TASK INSTRUCTIONS:
Check each line of the entries below for the word "switching", and copy the lines that have it.

==========

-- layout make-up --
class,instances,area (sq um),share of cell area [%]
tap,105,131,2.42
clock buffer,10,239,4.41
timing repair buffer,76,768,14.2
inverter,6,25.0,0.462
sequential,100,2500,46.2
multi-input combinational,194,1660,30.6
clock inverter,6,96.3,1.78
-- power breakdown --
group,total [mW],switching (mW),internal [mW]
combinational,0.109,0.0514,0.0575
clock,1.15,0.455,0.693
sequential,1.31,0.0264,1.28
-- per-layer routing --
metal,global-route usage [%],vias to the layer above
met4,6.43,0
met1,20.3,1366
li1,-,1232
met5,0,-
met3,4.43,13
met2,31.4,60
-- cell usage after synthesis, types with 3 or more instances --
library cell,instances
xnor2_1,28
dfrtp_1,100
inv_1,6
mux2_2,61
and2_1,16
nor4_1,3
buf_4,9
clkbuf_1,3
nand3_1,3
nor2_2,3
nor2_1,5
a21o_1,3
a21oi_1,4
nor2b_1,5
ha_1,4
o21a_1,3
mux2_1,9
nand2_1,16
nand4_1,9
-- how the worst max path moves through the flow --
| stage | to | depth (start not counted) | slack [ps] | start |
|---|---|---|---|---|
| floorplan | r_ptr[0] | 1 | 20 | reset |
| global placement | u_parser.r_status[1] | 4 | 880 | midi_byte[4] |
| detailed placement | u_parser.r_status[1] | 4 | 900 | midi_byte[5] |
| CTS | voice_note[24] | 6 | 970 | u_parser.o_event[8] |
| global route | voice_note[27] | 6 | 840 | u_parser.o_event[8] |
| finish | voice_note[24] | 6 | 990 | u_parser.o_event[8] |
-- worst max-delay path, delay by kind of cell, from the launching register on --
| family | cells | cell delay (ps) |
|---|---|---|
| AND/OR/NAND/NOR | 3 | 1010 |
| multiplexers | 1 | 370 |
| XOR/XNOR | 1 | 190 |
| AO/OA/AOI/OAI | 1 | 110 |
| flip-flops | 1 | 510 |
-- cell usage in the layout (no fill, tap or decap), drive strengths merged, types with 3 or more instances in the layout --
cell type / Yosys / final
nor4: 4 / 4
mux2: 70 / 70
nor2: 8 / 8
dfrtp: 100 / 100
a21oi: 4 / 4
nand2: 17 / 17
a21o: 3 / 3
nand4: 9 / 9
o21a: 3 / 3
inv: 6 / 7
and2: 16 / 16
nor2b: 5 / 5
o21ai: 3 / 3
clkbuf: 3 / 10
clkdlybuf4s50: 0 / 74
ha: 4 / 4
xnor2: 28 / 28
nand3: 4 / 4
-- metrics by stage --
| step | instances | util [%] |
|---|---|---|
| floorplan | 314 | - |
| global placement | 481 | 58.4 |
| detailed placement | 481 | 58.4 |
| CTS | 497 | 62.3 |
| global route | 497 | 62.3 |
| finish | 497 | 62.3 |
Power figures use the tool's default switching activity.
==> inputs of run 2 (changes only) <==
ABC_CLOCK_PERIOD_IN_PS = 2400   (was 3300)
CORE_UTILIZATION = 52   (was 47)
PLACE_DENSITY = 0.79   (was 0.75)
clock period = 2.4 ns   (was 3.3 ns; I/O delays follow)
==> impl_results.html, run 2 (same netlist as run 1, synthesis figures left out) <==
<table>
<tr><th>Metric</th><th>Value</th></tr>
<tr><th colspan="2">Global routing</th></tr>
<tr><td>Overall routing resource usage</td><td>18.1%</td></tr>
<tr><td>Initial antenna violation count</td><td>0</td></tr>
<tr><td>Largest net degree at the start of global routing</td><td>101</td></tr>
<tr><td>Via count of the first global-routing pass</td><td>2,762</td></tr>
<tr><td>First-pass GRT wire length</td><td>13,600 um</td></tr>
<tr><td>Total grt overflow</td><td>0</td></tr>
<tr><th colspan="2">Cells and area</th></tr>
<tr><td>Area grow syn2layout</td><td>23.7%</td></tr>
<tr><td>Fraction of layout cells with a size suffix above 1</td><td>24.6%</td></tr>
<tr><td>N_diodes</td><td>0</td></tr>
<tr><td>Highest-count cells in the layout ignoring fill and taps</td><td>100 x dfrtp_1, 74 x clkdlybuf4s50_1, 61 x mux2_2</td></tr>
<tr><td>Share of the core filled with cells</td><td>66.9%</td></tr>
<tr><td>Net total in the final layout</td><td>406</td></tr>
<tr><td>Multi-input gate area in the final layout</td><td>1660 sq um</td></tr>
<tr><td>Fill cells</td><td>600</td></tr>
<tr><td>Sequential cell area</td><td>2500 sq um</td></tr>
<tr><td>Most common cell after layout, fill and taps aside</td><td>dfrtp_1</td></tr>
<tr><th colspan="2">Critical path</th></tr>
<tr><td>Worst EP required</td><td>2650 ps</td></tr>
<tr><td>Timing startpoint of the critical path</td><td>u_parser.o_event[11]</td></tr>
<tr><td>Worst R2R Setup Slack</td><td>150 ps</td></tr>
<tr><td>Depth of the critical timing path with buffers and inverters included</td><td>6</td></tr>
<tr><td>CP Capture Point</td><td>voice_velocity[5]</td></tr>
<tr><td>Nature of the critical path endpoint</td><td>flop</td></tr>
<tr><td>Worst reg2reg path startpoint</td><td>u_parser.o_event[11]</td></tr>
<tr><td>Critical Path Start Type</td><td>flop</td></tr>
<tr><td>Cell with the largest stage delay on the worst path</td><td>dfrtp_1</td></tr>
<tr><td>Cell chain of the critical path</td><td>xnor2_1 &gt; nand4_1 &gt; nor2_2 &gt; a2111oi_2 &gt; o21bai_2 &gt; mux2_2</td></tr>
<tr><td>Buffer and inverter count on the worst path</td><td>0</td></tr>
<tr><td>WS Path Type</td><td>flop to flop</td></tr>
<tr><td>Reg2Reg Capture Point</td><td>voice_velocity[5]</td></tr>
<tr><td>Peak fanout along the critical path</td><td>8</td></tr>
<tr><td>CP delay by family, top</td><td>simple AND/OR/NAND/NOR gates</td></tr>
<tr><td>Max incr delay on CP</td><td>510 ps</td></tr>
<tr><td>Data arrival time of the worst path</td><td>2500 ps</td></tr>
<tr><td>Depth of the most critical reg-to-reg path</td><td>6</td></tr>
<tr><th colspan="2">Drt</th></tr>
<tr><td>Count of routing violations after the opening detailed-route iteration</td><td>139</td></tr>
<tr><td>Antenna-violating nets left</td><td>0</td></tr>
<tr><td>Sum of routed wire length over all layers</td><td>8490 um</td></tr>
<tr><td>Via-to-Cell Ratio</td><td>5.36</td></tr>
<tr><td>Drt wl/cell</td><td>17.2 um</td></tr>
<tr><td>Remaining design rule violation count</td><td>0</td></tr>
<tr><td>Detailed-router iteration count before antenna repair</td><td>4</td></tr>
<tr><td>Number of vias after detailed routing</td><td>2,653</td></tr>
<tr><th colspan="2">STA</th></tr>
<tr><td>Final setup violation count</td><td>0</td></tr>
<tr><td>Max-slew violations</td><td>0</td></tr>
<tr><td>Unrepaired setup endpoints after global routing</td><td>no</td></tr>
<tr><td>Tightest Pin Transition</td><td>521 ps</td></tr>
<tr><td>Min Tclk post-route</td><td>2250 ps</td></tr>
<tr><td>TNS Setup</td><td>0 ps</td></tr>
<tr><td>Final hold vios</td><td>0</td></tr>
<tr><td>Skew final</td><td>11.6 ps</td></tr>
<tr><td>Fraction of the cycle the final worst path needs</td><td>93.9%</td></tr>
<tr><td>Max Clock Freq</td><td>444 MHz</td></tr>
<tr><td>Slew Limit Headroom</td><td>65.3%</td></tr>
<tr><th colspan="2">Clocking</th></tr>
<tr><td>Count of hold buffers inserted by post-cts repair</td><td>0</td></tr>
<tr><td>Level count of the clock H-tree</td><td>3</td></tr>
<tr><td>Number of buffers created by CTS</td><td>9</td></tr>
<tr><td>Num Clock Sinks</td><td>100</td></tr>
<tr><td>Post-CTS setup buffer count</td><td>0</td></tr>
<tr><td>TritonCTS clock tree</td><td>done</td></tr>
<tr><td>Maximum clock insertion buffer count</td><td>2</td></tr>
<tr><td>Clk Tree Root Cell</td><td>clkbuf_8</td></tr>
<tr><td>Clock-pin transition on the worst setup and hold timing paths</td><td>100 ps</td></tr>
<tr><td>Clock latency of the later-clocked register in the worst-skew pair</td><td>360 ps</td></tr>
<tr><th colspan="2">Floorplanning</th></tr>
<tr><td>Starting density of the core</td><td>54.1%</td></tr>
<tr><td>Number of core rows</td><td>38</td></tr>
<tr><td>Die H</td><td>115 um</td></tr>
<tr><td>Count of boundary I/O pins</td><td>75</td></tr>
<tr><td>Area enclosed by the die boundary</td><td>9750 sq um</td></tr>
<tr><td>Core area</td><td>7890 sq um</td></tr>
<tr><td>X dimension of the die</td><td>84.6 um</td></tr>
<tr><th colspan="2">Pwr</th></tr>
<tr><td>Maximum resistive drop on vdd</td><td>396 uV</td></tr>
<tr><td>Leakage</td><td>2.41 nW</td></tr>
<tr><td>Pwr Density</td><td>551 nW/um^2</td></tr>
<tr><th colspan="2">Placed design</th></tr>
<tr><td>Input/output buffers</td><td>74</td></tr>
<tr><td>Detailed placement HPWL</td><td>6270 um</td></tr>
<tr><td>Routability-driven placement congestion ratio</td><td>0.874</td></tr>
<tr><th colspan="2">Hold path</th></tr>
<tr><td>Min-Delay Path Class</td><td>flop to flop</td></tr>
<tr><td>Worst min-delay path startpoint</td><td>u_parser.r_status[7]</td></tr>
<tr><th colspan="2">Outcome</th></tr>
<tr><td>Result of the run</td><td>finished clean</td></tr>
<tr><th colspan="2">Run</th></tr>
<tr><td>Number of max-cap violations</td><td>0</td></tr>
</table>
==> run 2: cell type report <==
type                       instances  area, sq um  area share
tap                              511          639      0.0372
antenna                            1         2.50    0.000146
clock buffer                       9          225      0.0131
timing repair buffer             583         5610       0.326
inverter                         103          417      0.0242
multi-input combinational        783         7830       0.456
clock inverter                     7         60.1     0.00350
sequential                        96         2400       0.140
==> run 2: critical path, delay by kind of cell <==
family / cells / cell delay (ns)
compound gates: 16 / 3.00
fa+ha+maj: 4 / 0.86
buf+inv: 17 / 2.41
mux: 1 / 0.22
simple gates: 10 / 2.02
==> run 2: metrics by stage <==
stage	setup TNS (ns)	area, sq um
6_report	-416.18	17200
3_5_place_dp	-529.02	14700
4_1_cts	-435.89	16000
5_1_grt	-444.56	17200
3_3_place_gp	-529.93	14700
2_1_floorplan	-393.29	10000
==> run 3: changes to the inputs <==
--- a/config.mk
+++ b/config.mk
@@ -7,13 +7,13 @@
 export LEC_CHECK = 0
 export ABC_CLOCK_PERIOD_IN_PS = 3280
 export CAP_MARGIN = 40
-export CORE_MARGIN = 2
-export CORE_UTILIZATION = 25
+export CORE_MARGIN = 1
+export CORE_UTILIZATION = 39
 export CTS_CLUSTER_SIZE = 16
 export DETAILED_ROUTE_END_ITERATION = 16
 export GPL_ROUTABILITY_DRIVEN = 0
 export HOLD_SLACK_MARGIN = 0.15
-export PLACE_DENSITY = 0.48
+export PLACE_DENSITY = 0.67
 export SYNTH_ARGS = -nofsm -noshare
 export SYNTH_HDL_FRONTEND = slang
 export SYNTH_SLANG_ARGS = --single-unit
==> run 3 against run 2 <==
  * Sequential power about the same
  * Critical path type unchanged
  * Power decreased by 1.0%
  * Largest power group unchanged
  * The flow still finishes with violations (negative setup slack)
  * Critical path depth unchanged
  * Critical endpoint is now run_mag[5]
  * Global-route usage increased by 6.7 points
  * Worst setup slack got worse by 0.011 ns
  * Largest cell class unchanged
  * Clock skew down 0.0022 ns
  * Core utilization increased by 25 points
<file path="config.mk">
export PLATFORM = sky130hd
export DESIGN_NAME = fp_subtractor_flat
export DESIGN_NICKNAME = d
export VERILOG_FILES = /design/src/rtl/fp_subtractor_if.sv /design/src/rtl/fp_subtractor.sv /design/src/flat_wrapper.sv
export SDC_FILE = /design/constraint.sdc
export NUM_CORES = 1
export LEC_CHECK = 0
export CAP_MARGIN = 20
export CORE_MARGIN = 2
export CORE_UTILIZATION = 43
export CTS_BUF_LIST = sky130_fd_sc_hd__clkbuf_4 sky130_fd_sc_hd__clkbuf_8 sky130_fd_sc_hd__clkbuf_16
export DETAILED_ROUTE_END_ITERATION = 8
export GPL_TIMING_DRIVEN = 0
export SYNTH_ARGS = -nofsm -noshare
export SYNTH_HDL_FRONTEND = slang
export SYNTH_SLANG_ARGS = --single-unit
</file>
<file path="constraint.sdc">
create_clock -name clk -period 8.78 [get_ports clk]
set_input_delay 1.756 -clock clk [delete_from_list [all_inputs] [get_ports clk]]
set_output_delay 1.756 -clock clk [all_outputs]
set_load 0.01 [all_outputs]
</file>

==========

OUTPUT FOR THIS EXERCISE:
group,total [mW],switching (mW),internal [mW]
Power figures use the tool's default switching activity.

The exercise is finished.